Out of the material that follows, write out exactly the lines from the line with "wire [33:0] tz = dz[34:1] ^ dz[33:0];" to the line with "for (k = 0;", both ends included, and no others.

======== INPUT MATERIAL

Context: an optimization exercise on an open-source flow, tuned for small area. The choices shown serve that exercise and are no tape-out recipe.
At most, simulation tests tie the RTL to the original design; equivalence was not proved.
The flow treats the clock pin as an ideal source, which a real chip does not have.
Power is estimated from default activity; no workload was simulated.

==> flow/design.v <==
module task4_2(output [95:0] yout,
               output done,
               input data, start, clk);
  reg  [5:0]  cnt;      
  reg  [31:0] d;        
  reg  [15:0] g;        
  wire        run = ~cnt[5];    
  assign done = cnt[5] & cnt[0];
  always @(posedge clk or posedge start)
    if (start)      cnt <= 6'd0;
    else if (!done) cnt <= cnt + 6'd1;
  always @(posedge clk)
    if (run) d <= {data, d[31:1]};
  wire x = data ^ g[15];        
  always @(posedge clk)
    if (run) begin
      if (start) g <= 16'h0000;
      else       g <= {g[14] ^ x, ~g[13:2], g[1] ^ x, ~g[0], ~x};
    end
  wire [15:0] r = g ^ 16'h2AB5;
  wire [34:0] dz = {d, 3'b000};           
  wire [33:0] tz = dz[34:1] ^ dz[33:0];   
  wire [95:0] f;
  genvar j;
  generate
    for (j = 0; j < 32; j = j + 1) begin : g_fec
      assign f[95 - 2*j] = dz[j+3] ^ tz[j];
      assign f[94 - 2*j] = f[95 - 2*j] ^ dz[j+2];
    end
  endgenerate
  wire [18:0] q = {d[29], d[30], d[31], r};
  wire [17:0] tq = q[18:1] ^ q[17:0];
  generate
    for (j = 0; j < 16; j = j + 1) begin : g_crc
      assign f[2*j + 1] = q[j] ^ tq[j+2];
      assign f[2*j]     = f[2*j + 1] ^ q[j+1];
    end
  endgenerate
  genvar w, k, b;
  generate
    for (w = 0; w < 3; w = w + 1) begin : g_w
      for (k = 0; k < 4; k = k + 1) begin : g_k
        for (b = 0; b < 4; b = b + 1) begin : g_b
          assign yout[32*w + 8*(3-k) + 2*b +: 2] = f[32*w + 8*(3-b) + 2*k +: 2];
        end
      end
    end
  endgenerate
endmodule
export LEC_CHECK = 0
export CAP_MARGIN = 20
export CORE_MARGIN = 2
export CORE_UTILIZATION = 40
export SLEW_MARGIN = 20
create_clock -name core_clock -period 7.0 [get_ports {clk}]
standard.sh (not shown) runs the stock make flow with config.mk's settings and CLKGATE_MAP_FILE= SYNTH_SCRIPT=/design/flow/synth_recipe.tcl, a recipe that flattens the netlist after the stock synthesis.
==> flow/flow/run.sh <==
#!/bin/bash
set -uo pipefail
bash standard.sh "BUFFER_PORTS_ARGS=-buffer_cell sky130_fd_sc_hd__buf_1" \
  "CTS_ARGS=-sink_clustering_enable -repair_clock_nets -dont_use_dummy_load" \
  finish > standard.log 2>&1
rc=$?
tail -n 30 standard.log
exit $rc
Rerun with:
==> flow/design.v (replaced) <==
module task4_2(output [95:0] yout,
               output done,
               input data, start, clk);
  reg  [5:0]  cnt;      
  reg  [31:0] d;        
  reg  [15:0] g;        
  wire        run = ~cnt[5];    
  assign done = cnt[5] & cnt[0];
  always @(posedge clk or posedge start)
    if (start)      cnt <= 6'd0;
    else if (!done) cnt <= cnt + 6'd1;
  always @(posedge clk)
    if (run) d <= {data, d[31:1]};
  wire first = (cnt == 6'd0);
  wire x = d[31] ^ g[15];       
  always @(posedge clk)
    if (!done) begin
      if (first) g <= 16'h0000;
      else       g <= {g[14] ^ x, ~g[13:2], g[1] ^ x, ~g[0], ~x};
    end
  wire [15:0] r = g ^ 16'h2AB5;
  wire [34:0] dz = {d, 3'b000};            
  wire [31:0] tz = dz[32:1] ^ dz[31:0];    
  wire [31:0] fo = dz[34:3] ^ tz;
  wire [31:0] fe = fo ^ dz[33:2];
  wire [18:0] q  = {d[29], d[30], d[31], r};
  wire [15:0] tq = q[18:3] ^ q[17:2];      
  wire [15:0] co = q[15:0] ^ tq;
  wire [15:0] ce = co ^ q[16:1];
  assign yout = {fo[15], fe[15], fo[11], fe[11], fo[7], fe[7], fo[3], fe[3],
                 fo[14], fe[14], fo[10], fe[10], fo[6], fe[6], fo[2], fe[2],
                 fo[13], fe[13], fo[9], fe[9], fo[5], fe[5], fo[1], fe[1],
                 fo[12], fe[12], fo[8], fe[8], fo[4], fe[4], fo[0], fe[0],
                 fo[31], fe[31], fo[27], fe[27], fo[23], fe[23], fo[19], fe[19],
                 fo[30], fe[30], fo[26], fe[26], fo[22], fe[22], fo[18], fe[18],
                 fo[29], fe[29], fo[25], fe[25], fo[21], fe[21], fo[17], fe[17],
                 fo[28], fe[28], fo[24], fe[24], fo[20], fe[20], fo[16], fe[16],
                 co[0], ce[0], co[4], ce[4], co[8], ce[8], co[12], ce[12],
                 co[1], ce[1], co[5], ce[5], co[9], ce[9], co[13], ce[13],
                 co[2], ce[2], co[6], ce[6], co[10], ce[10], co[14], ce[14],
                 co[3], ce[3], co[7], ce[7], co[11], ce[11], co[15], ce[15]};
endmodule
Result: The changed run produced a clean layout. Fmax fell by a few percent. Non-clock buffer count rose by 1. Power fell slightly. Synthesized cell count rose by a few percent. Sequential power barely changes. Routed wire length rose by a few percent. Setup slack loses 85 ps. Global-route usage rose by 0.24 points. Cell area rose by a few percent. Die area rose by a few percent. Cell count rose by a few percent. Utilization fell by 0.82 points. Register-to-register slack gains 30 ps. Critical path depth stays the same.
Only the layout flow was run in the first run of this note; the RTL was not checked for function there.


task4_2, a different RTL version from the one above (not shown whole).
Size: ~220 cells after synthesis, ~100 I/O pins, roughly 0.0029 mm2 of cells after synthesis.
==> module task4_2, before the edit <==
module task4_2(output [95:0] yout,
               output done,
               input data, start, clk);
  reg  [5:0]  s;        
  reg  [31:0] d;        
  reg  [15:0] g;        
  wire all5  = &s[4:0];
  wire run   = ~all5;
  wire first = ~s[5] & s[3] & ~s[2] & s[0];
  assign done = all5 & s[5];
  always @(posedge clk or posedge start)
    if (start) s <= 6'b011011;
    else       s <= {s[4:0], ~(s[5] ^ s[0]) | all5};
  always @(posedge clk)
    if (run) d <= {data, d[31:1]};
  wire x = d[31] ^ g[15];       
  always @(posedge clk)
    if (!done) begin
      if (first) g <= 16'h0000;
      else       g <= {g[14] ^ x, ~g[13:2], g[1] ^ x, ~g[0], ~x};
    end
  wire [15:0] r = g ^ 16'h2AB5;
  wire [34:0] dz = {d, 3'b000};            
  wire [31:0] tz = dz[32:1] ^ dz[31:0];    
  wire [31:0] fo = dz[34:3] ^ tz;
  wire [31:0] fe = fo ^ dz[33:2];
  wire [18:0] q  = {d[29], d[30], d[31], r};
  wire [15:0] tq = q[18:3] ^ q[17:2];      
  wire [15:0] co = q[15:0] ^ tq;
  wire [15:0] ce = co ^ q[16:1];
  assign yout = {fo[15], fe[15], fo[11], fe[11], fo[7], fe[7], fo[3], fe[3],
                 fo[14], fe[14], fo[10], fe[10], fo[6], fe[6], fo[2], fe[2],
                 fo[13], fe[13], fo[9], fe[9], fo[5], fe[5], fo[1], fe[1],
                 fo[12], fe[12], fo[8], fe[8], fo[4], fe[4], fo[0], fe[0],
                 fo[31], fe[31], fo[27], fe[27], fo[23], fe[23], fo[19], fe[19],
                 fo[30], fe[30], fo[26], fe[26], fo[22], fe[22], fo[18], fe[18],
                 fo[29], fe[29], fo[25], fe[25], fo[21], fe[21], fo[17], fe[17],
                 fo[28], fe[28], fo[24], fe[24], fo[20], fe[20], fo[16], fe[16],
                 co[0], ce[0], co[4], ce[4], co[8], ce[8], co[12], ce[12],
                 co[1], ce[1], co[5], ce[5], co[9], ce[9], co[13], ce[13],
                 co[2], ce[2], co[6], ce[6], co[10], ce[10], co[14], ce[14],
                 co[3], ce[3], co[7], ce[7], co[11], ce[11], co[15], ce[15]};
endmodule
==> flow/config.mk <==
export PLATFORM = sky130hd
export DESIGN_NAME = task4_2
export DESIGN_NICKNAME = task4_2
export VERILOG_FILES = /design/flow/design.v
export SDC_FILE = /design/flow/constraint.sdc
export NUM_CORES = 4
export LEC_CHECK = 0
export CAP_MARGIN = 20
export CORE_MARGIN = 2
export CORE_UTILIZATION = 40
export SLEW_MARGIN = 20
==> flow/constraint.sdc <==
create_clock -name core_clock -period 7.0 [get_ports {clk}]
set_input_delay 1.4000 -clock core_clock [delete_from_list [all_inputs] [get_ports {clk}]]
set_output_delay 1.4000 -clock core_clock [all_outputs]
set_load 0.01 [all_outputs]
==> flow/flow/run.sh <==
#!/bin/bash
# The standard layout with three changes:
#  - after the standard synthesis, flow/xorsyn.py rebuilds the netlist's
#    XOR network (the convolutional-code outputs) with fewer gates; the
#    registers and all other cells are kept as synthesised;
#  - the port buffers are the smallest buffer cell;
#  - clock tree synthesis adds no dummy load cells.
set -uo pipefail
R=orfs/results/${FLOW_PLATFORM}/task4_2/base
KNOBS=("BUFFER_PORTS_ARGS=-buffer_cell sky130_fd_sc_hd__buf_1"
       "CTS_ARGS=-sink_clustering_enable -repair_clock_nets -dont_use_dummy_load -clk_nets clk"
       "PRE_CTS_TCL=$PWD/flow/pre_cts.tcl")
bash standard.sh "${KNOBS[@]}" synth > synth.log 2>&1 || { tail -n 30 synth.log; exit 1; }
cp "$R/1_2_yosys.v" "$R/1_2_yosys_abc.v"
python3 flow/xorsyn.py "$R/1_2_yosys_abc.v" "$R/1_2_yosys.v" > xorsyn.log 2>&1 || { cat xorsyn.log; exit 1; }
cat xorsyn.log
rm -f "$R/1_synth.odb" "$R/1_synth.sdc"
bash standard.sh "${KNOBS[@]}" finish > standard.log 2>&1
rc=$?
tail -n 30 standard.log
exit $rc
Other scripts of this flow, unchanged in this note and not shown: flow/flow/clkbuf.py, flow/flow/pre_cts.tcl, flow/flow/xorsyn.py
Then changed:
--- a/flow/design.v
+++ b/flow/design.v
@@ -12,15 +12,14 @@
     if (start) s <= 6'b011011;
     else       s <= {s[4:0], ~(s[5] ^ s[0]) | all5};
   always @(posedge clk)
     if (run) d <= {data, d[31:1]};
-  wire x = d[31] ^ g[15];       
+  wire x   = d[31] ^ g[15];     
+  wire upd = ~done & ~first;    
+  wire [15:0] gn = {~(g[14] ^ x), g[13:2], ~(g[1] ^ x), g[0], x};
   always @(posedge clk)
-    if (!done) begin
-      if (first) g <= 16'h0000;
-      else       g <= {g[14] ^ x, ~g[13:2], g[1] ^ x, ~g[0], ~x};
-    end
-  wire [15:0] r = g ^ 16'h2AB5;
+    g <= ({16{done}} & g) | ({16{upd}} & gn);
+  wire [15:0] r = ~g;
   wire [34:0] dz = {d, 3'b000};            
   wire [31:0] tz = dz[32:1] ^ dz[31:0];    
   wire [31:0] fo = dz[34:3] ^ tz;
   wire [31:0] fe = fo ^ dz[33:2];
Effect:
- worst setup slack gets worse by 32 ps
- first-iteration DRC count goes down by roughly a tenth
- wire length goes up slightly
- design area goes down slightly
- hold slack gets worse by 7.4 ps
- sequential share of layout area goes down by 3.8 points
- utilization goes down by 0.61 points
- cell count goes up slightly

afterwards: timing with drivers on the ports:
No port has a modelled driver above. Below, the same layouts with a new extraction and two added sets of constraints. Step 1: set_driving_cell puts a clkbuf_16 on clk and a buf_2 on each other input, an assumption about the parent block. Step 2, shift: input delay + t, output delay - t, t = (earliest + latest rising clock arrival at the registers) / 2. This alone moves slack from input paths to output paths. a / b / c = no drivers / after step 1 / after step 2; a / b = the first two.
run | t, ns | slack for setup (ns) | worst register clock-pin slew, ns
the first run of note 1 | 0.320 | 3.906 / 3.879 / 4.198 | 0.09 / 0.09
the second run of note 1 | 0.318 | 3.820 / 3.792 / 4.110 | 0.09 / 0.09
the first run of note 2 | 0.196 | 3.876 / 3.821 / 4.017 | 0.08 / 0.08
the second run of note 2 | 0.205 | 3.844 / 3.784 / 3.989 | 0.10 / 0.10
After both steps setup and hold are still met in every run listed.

================

◆ **SOLUTION TO THE EXERCISE**
  wire [33:0] tz = dz[34:1] ^ dz[33:0];   
  wire [95:0] f;
  genvar j;
  generate
    for (j = 0; j < 32; j = j + 1) begin : g_fec
      assign f[95 - 2*j] = dz[j+3] ^ tz[j];
      assign f[94 - 2*j] = f[95 - 2*j] ^ dz[j+2];
    end
  endgenerate
  wire [18:0] q = {d[29], d[30], d[31], r};
  wire [17:0] tq = q[18:1] ^ q[17:0];
  generate
    for (j = 0; j < 16; j = j + 1) begin : g_crc
      assign f[2*j + 1] = q[j] ^ tq[j+2];
      assign f[2*j]     = f[2*j + 1] ^ q[j+1];
    end
  endgenerate
  genvar w, k, b;
  generate
    for (w = 0; w < 3; w = w + 1) begin : g_w
      for (k = 0; k < 4; k = k + 1) begin : g_k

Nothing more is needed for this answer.